BRIEF:
Using the material below, return exactly the lines between the one holding "sequential,0.00292,0.00292,0.0000000151" and the one holding "nand2_1 0.09, nand2_1", inclusive, and no others.

SOURCE DATA:
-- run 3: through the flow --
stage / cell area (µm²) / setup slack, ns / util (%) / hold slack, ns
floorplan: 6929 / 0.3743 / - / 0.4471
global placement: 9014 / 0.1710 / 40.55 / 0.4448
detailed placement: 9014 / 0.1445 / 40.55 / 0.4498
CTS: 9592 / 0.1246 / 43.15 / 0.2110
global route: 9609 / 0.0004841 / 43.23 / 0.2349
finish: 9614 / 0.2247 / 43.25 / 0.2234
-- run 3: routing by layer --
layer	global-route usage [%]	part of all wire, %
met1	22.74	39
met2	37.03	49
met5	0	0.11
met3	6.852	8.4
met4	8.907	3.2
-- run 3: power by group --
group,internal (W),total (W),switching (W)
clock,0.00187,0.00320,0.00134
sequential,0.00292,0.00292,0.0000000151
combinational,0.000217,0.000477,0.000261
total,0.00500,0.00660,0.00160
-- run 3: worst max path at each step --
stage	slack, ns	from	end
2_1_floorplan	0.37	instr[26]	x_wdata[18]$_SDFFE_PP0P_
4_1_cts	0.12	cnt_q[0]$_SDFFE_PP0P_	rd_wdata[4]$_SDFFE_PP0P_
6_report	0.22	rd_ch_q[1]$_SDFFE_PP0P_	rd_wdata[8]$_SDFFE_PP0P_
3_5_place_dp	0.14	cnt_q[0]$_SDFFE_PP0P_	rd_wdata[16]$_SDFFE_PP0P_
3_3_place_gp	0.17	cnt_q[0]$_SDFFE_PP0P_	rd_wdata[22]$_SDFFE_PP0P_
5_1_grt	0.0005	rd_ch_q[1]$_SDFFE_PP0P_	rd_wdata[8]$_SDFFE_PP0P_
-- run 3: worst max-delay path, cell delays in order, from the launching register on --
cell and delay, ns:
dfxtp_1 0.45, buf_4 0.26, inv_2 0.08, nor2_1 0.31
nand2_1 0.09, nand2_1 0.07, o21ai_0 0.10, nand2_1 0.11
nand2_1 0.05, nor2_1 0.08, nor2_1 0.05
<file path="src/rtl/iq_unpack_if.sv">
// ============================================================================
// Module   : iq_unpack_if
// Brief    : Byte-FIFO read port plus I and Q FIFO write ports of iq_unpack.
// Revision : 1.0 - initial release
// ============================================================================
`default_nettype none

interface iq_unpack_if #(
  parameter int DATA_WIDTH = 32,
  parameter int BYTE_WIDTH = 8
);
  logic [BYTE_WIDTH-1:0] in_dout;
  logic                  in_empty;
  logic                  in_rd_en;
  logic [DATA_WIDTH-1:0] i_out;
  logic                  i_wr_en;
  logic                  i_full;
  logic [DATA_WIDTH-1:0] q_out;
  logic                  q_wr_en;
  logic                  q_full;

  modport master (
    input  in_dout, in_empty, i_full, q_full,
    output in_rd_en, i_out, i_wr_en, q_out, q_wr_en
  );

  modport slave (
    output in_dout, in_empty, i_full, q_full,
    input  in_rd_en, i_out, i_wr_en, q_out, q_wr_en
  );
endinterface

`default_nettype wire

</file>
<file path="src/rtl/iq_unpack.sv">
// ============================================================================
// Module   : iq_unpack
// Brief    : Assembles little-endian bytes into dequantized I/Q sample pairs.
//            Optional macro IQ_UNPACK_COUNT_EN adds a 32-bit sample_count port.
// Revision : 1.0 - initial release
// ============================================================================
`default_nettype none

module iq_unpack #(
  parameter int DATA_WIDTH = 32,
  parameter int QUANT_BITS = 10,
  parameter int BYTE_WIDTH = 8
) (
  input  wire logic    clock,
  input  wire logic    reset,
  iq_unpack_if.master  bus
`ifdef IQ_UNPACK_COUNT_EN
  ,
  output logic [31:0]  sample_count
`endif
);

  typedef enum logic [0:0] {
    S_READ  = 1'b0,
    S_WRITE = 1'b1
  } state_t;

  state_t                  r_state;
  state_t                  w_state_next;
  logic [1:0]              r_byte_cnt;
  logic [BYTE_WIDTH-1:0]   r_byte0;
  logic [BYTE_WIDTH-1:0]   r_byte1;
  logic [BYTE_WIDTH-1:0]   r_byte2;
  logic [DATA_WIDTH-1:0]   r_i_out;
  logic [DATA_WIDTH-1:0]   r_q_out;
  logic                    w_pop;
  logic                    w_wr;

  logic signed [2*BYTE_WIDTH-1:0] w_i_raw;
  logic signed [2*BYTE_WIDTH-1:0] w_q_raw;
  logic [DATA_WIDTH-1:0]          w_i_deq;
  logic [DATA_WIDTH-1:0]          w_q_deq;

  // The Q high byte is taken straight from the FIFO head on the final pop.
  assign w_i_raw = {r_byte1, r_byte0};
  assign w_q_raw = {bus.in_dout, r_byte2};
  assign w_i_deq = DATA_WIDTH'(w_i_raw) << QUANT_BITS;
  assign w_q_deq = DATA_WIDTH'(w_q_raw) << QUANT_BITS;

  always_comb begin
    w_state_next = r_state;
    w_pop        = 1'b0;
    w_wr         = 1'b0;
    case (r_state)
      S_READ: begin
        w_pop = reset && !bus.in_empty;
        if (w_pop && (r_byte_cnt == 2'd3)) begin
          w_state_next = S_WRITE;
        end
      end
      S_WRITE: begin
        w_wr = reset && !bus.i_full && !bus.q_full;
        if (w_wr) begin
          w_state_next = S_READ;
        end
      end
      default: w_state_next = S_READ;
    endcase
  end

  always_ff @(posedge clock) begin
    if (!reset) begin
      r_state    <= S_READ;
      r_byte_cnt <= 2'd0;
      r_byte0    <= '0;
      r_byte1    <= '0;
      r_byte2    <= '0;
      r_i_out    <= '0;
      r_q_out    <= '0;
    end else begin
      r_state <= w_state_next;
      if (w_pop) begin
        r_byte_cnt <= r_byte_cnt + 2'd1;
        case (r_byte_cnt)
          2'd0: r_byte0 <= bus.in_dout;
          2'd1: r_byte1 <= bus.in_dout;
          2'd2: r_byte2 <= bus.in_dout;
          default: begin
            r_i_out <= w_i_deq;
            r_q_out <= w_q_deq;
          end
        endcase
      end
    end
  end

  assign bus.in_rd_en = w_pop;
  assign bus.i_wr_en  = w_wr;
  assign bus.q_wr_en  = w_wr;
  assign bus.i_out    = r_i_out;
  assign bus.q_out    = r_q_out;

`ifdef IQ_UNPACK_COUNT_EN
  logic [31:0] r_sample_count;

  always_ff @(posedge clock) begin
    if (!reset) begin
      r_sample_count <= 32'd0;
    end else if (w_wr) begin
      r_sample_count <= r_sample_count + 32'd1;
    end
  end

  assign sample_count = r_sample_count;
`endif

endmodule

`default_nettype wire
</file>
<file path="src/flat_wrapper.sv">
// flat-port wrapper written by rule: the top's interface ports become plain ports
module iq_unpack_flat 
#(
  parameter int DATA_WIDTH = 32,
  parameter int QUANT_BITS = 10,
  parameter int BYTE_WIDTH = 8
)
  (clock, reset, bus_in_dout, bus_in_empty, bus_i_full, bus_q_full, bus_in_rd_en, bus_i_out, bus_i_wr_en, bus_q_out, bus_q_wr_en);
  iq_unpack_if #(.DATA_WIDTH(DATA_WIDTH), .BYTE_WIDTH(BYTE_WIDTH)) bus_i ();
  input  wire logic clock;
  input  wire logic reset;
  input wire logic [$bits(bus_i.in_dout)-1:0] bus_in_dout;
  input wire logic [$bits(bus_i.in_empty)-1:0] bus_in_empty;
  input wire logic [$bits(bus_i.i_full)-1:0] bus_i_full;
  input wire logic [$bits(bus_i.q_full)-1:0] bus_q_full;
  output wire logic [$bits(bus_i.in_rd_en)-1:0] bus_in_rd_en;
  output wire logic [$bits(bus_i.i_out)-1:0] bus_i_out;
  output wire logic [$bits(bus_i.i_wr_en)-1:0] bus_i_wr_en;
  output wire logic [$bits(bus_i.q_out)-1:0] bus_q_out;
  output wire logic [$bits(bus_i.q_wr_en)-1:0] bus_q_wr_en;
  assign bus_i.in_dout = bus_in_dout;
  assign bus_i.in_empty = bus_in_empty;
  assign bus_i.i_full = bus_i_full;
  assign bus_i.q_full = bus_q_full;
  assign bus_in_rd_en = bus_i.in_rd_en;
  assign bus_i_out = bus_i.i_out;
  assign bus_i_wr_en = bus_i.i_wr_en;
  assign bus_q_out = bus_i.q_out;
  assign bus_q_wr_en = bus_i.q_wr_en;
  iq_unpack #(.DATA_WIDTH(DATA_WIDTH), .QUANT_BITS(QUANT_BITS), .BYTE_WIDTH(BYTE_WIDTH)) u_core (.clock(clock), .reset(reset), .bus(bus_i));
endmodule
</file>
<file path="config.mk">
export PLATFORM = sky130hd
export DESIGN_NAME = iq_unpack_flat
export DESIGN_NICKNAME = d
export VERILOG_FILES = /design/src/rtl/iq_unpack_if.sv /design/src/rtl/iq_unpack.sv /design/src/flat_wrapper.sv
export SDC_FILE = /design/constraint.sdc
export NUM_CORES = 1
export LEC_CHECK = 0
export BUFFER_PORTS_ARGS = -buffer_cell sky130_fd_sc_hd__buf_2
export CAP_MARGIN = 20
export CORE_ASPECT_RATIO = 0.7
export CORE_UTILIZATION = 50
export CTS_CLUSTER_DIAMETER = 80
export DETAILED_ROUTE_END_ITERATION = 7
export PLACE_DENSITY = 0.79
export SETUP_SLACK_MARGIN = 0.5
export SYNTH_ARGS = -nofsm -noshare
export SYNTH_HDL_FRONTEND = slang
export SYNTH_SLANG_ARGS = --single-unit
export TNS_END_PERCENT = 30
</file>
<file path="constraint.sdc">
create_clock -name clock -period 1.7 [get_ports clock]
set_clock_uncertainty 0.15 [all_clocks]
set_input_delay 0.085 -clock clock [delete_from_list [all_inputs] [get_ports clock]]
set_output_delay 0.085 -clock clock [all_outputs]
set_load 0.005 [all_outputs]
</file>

ANSWER SECTION:
sequential,0.00292,0.00292,0.0000000151
combinational,0.000217,0.000477,0.000261
total,0.00500,0.00660,0.00160
-- run 3: worst max path at each step --
stage	slack, ns	from	end
2_1_floorplan	0.37	instr[26]	x_wdata[18]$_SDFFE_PP0P_
4_1_cts	0.12	cnt_q[0]$_SDFFE_PP0P_	rd_wdata[4]$_SDFFE_PP0P_
6_report	0.22	rd_ch_q[1]$_SDFFE_PP0P_	rd_wdata[8]$_SDFFE_PP0P_
3_5_place_dp	0.14	cnt_q[0]$_SDFFE_PP0P_	rd_wdata[16]$_SDFFE_PP0P_
3_3_place_gp	0.17	cnt_q[0]$_SDFFE_PP0P_	rd_wdata[22]$_SDFFE_PP0P_
5_1_grt	0.0005	rd_ch_q[1]$_SDFFE_PP0P_	rd_wdata[8]$_SDFFE_PP0P_
-- run 3: worst max-delay path, cell delays in order, from the launching register on --
cell and delay, ns:
dfxtp_1 0.45, buf_4 0.26, inv_2 0.08, nor2_1 0.31
nand2_1 0.09, nand2_1 0.07, o21ai_0 0.10, nand2_1 0.11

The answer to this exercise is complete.